§ Exercise brief
After the line containing "TNS_END_PERCENT = 50", write nothing more; before it, reproduce every line of the material below exactly, starting with the first.

§ Dataset content

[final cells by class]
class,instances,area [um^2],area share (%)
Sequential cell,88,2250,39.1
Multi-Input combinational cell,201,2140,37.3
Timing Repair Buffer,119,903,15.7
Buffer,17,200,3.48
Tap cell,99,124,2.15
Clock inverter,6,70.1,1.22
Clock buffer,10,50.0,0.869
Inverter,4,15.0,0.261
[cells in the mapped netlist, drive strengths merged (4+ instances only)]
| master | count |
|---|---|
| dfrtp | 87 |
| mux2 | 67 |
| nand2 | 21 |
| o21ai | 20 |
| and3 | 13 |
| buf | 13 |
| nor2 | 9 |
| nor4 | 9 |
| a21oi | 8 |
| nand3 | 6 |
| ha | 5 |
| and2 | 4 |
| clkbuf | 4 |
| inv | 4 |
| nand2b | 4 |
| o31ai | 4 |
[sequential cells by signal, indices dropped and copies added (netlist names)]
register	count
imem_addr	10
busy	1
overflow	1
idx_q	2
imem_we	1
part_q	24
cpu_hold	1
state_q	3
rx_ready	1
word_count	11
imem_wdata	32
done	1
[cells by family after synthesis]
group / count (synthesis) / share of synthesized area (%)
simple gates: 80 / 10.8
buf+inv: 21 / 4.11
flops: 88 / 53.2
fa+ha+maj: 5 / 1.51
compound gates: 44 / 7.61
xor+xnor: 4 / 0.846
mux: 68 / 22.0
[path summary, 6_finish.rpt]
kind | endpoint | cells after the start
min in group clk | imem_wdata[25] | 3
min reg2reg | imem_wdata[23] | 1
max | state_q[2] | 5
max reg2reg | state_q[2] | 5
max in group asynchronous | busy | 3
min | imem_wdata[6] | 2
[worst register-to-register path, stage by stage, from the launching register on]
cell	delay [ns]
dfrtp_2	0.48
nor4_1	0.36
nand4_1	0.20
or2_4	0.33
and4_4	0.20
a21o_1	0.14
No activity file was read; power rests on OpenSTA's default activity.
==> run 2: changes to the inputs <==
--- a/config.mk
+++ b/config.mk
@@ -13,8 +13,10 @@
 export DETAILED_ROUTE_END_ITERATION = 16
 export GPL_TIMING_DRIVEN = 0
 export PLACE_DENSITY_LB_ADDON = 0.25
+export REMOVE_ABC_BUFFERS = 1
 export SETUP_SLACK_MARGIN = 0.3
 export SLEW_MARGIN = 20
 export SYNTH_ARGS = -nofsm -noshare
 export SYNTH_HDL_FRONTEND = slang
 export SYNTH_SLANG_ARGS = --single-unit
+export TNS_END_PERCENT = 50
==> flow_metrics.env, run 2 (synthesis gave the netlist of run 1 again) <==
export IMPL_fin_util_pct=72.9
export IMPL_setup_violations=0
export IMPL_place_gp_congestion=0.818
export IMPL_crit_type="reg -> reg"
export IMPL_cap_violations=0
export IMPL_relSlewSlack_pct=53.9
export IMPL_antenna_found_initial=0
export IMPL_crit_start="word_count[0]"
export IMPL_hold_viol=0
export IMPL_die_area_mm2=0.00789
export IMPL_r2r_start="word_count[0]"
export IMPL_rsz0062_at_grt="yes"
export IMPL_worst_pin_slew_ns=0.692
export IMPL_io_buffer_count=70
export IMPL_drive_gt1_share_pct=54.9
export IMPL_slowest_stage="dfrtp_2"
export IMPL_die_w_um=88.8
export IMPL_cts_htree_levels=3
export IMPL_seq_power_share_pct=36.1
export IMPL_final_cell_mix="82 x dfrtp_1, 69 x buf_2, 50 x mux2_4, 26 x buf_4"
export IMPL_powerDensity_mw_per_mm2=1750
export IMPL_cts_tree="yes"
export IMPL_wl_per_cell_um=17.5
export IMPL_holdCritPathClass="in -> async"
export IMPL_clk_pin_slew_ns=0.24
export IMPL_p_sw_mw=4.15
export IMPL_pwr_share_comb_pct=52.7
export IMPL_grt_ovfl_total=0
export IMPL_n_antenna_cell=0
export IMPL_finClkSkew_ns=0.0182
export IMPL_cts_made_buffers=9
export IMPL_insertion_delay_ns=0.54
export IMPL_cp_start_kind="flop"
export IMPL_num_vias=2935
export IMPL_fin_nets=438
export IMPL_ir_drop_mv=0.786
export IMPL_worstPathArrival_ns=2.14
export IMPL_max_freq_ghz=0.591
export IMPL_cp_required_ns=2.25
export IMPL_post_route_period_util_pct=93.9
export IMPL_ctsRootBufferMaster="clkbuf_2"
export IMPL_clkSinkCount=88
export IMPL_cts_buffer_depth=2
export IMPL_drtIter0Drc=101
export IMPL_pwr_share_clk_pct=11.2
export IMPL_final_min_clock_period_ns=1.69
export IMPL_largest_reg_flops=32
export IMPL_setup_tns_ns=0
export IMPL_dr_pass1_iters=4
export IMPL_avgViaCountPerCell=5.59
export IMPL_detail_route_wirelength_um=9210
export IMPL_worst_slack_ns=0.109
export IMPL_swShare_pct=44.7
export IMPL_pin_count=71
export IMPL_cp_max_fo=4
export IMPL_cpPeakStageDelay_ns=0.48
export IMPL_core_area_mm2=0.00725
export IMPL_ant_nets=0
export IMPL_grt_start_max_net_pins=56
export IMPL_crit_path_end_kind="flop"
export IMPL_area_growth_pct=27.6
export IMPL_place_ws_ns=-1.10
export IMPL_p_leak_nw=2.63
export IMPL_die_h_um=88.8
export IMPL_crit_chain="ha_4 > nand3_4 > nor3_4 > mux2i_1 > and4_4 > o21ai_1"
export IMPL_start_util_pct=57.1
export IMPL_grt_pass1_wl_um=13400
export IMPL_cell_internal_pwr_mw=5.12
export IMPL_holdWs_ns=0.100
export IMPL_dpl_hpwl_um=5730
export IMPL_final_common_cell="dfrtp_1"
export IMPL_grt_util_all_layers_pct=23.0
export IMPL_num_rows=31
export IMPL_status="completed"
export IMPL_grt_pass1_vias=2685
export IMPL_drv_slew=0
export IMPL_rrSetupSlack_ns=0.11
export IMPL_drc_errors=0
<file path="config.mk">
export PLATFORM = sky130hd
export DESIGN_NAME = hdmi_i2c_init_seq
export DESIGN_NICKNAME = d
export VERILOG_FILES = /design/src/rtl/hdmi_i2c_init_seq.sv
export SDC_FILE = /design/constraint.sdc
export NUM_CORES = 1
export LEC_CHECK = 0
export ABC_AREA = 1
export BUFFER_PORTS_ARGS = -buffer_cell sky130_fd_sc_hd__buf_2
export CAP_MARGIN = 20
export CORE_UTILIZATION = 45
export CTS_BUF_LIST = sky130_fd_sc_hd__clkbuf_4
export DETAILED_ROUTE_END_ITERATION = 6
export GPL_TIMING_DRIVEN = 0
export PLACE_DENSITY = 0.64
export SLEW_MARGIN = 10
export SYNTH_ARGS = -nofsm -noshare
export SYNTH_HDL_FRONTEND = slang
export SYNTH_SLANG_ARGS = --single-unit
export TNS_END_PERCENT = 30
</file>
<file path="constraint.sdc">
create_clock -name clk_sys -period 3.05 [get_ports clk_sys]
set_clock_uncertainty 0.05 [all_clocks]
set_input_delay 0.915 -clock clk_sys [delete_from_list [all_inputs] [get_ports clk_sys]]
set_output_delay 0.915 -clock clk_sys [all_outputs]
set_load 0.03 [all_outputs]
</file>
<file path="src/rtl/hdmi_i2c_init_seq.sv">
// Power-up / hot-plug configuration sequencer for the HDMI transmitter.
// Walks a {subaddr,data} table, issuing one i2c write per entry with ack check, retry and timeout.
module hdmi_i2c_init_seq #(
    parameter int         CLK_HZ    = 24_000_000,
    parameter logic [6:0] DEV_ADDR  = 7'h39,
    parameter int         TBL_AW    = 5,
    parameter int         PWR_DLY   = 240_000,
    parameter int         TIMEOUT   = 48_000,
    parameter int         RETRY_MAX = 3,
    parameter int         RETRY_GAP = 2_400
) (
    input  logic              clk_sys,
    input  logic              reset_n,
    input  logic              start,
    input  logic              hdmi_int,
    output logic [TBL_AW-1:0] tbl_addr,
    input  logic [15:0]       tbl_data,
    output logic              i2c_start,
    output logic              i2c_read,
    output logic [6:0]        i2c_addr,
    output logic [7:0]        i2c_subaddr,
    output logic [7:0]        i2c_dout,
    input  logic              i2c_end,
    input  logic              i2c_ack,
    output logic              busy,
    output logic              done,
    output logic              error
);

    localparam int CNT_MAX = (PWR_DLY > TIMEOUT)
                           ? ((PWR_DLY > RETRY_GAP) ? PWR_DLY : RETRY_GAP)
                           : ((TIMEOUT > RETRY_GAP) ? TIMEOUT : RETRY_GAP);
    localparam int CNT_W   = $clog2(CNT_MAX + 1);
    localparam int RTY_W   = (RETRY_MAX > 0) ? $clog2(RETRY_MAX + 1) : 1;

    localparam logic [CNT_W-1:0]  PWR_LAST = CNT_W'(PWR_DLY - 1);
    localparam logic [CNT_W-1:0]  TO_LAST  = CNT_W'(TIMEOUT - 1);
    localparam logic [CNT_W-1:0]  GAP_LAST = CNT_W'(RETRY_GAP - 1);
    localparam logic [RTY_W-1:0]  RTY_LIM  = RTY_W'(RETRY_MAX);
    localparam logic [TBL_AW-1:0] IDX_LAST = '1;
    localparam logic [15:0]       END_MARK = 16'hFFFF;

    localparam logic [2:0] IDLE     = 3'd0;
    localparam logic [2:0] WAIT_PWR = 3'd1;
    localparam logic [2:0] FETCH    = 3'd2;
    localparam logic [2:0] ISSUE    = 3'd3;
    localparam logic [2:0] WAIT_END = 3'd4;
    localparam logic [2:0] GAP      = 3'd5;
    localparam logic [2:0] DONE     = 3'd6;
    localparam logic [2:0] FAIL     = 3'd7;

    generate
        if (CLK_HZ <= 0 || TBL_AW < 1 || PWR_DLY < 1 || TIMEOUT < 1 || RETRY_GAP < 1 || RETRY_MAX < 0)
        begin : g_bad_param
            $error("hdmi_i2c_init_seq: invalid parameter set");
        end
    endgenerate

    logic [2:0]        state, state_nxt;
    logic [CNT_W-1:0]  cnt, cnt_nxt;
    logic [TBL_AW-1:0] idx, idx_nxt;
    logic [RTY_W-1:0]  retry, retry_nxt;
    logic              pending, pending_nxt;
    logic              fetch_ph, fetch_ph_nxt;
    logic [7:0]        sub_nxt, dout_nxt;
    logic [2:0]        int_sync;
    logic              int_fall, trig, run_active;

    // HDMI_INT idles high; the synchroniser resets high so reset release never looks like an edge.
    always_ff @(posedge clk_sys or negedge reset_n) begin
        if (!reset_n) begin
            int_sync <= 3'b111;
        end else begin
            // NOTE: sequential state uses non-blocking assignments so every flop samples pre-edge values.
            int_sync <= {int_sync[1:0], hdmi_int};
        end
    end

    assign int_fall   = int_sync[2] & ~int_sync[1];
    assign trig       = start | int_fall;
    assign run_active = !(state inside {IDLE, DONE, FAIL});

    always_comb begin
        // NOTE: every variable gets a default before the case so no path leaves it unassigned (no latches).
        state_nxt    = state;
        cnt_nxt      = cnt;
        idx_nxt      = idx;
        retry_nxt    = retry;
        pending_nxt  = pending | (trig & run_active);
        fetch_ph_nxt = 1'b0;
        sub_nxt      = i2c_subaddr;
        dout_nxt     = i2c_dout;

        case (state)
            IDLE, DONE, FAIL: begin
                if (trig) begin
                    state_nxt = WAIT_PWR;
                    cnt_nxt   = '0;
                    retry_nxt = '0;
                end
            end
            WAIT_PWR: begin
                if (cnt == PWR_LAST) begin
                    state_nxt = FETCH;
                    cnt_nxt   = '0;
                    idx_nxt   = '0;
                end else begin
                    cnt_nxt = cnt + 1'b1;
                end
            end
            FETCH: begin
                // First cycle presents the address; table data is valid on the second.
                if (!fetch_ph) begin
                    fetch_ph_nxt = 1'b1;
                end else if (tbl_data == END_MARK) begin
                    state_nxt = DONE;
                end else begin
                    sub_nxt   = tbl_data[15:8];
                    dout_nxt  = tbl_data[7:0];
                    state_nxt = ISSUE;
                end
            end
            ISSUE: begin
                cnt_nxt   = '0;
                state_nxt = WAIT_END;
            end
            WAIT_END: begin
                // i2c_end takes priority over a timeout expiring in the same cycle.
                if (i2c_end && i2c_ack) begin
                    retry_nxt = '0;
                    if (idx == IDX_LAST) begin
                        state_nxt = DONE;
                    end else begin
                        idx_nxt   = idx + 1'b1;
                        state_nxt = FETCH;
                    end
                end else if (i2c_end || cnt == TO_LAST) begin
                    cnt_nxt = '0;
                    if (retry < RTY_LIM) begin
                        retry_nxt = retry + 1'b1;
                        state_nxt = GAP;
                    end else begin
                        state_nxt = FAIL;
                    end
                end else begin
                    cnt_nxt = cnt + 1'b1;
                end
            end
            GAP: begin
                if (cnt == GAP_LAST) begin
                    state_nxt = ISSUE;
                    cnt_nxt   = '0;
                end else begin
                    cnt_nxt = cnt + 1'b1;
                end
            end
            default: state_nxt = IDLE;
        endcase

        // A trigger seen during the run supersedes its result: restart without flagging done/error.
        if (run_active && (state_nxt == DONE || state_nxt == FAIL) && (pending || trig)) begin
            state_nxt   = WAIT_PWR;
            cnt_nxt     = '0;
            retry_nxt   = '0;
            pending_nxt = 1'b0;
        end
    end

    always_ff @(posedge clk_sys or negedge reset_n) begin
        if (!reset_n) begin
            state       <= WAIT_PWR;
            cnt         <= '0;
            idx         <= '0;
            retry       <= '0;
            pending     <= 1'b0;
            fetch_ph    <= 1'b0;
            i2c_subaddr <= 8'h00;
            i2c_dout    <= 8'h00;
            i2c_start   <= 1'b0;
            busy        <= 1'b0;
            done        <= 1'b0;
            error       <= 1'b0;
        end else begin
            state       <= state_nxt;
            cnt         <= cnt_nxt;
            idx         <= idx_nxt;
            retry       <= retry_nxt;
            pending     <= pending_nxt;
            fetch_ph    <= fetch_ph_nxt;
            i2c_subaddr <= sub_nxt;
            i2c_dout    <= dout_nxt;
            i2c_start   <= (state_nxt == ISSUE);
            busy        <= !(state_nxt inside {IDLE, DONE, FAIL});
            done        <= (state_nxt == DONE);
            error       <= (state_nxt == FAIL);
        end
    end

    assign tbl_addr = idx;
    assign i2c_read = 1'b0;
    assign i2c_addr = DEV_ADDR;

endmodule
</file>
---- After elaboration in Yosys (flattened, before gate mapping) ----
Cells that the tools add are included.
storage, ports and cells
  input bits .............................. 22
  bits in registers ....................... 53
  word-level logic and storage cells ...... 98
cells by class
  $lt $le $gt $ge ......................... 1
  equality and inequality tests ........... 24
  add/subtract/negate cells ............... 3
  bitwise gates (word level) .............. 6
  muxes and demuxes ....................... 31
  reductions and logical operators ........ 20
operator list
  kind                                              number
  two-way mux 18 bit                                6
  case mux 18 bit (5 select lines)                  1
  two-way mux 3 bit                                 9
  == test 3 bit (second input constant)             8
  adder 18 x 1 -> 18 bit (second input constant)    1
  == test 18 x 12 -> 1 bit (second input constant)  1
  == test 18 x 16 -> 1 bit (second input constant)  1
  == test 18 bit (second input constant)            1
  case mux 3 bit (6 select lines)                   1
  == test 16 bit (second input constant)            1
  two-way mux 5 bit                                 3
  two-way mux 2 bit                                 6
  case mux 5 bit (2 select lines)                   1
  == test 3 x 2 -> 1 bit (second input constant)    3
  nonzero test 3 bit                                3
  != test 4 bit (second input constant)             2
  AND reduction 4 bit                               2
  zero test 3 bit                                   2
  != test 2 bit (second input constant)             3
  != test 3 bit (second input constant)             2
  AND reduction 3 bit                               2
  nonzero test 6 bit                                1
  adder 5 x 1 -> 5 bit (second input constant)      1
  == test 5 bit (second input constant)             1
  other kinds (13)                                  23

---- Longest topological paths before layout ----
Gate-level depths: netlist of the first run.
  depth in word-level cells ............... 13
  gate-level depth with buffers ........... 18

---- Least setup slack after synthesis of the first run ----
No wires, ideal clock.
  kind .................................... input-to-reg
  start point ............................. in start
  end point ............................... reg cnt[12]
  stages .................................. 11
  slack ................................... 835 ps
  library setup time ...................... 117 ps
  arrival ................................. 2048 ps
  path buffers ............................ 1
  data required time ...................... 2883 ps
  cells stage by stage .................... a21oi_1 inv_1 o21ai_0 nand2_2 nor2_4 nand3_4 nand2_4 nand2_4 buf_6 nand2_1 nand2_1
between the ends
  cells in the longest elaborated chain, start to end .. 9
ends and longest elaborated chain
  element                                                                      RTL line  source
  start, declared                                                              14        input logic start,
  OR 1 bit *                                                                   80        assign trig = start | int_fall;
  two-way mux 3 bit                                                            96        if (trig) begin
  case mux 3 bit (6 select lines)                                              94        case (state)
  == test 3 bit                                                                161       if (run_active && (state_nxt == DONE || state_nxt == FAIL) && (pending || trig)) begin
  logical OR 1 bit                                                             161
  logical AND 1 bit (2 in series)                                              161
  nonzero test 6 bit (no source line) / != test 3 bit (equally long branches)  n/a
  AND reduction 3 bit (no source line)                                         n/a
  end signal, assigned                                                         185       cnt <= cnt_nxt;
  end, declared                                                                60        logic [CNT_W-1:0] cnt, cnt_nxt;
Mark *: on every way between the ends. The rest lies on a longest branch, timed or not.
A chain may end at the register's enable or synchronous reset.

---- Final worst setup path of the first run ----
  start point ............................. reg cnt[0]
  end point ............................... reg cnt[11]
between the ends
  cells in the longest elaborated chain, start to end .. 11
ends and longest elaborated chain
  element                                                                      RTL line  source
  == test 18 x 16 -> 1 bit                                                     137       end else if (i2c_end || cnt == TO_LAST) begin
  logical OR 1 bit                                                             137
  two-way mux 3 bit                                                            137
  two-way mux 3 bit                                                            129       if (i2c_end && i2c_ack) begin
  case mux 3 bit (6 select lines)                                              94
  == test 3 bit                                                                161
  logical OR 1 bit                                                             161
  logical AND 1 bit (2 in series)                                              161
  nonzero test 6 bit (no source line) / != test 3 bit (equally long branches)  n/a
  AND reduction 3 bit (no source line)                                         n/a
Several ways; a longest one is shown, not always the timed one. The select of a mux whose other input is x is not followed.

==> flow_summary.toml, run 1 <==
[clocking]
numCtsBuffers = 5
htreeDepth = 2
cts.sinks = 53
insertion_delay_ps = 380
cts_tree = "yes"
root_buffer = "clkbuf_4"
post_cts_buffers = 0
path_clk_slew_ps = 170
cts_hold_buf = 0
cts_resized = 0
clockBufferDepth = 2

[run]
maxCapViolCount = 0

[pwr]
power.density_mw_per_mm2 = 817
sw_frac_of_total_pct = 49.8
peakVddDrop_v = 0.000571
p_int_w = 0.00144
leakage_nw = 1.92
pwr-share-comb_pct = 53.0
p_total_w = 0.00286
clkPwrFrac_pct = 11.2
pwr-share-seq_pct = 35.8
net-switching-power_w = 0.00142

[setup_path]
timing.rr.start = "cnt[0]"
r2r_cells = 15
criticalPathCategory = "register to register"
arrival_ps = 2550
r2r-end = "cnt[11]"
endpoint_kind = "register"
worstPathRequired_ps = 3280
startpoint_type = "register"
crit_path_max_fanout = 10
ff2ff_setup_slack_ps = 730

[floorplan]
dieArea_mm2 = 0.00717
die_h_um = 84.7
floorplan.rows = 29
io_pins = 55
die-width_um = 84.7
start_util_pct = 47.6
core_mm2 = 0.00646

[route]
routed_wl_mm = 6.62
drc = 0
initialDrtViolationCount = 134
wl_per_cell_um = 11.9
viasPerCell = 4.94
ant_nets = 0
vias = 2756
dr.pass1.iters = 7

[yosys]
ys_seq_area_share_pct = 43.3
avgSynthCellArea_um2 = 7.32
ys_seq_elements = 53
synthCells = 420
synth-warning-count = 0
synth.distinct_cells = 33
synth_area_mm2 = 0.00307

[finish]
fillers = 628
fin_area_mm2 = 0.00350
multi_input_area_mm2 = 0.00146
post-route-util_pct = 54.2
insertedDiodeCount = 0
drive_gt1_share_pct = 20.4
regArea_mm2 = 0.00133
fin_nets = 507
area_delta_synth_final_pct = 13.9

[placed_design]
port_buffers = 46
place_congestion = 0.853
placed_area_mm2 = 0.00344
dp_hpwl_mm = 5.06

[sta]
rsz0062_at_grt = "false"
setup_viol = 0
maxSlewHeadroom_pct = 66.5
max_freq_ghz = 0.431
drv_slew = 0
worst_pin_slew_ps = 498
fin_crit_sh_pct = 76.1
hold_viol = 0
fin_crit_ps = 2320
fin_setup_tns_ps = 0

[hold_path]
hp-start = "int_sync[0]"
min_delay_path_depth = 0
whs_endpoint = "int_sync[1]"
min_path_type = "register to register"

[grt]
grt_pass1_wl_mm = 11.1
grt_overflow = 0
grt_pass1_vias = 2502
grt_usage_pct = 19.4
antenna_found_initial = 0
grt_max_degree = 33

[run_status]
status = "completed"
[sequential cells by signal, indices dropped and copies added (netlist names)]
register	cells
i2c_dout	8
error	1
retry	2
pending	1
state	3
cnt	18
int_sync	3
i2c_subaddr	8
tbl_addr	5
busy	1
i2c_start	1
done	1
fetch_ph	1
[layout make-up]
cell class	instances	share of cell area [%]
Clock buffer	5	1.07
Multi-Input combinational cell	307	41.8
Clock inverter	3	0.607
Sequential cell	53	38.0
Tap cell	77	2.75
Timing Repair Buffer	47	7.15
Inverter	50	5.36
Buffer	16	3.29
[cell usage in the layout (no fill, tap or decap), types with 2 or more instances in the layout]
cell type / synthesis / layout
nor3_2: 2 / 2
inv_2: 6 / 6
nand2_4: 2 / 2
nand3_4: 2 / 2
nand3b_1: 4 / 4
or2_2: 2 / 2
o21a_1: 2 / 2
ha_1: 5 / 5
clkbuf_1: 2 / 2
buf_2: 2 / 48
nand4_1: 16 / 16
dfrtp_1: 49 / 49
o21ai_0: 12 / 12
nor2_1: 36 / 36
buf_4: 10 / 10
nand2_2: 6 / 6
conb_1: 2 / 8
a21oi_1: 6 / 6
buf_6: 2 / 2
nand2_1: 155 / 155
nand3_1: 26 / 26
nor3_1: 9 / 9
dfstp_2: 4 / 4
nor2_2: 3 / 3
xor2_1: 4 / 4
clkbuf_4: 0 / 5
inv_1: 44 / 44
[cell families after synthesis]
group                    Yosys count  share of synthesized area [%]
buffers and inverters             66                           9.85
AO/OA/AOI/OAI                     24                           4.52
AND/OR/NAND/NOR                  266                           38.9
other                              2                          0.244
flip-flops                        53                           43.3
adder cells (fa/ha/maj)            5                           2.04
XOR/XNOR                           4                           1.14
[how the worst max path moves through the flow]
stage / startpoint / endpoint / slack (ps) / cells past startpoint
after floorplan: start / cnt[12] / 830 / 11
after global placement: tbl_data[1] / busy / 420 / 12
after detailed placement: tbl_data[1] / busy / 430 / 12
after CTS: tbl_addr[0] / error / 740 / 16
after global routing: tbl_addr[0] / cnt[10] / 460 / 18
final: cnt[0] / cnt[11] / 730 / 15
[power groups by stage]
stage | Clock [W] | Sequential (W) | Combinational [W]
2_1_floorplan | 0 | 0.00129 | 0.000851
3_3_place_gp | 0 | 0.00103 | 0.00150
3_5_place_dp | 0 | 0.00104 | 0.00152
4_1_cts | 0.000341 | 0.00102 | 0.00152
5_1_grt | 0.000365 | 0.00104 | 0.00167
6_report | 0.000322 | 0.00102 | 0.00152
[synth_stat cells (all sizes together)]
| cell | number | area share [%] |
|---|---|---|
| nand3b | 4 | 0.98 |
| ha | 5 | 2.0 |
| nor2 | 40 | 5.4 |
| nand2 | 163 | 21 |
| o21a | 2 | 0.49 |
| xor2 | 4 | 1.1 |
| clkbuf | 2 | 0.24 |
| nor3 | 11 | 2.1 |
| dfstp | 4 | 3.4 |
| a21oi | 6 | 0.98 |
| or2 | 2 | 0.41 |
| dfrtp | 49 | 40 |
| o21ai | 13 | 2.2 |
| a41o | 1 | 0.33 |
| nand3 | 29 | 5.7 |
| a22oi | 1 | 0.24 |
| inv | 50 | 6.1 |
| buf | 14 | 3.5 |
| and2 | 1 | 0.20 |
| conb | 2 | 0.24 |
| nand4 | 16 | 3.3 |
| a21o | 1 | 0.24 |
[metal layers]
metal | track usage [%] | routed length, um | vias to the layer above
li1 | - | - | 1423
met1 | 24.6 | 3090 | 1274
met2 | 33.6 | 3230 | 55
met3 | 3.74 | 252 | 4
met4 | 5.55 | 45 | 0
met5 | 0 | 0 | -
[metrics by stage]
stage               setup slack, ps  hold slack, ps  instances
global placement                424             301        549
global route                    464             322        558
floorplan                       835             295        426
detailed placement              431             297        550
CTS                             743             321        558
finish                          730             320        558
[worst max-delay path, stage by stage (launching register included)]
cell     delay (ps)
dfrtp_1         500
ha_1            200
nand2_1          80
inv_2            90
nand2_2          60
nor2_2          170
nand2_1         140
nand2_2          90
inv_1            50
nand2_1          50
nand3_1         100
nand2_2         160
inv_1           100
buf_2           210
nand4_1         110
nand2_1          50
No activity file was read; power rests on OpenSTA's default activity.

§ Your response
[final cells by class]
class,instances,area [um^2],area share (%)
Sequential cell,88,2250,39.1
Multi-Input combinational cell,201,2140,37.3
Timing Repair Buffer,119,903,15.7
Buffer,17,200,3.48
Tap cell,99,124,2.15
Clock inverter,6,70.1,1.22
Clock buffer,10,50.0,0.869
Inverter,4,15.0,0.261
[cells in the mapped netlist, drive strengths merged (4+ instances only)]
| master | count |
|---|---|
| dfrtp | 87 |
| mux2 | 67 |
| nand2 | 21 |
| o21ai | 20 |
| and3 | 13 |
| buf | 13 |
| nor2 | 9 |
| nor4 | 9 |
| a21oi | 8 |
| nand3 | 6 |
| ha | 5 |
| and2 | 4 |
| clkbuf | 4 |
| inv | 4 |
| nand2b | 4 |
| o31ai | 4 |
[sequential cells by signal, indices dropped and copies added (netlist names)]
register	count
imem_addr	10
busy	1
overflow	1
idx_q	2
imem_we	1
part_q	24
cpu_hold	1
state_q	3
rx_ready	1
word_count	11
imem_wdata	32
done	1
[cells by family after synthesis]
group / count (synthesis) / share of synthesized area (%)
simple gates: 80 / 10.8
buf+inv: 21 / 4.11
flops: 88 / 53.2
fa+ha+maj: 5 / 1.51
compound gates: 44 / 7.61
xor+xnor: 4 / 0.846
mux: 68 / 22.0
[path summary, 6_finish.rpt]
kind | endpoint | cells after the start
min in group clk | imem_wdata[25] | 3
min reg2reg | imem_wdata[23] | 1
max | state_q[2] | 5
max reg2reg | state_q[2] | 5
max in group asynchronous | busy | 3
min | imem_wdata[6] | 2
[worst register-to-register path, stage by stage, from the launching register on]
cell	delay [ns]
dfrtp_2	0.48
nor4_1	0.36
nand4_1	0.20
or2_4	0.33
and4_4	0.20
a21o_1	0.14
No activity file was read; power rests on OpenSTA's default activity.
==> run 2: changes to the inputs <==
--- a/config.mk
+++ b/config.mk
@@ -13,8 +13,10 @@
 export DETAILED_ROUTE_END_ITERATION = 16
 export GPL_TIMING_DRIVEN = 0
 export PLACE_DENSITY_LB_ADDON = 0.25
+export REMOVE_ABC_BUFFERS = 1
 export SETUP_SLACK_MARGIN = 0.3
 export SLEW_MARGIN = 20
 export SYNTH_ARGS = -nofsm -noshare
 export SYNTH_HDL_FRONTEND = slang
 export SYNTH_SLANG_ARGS = --single-unit
+export TNS_END_PERCENT = 50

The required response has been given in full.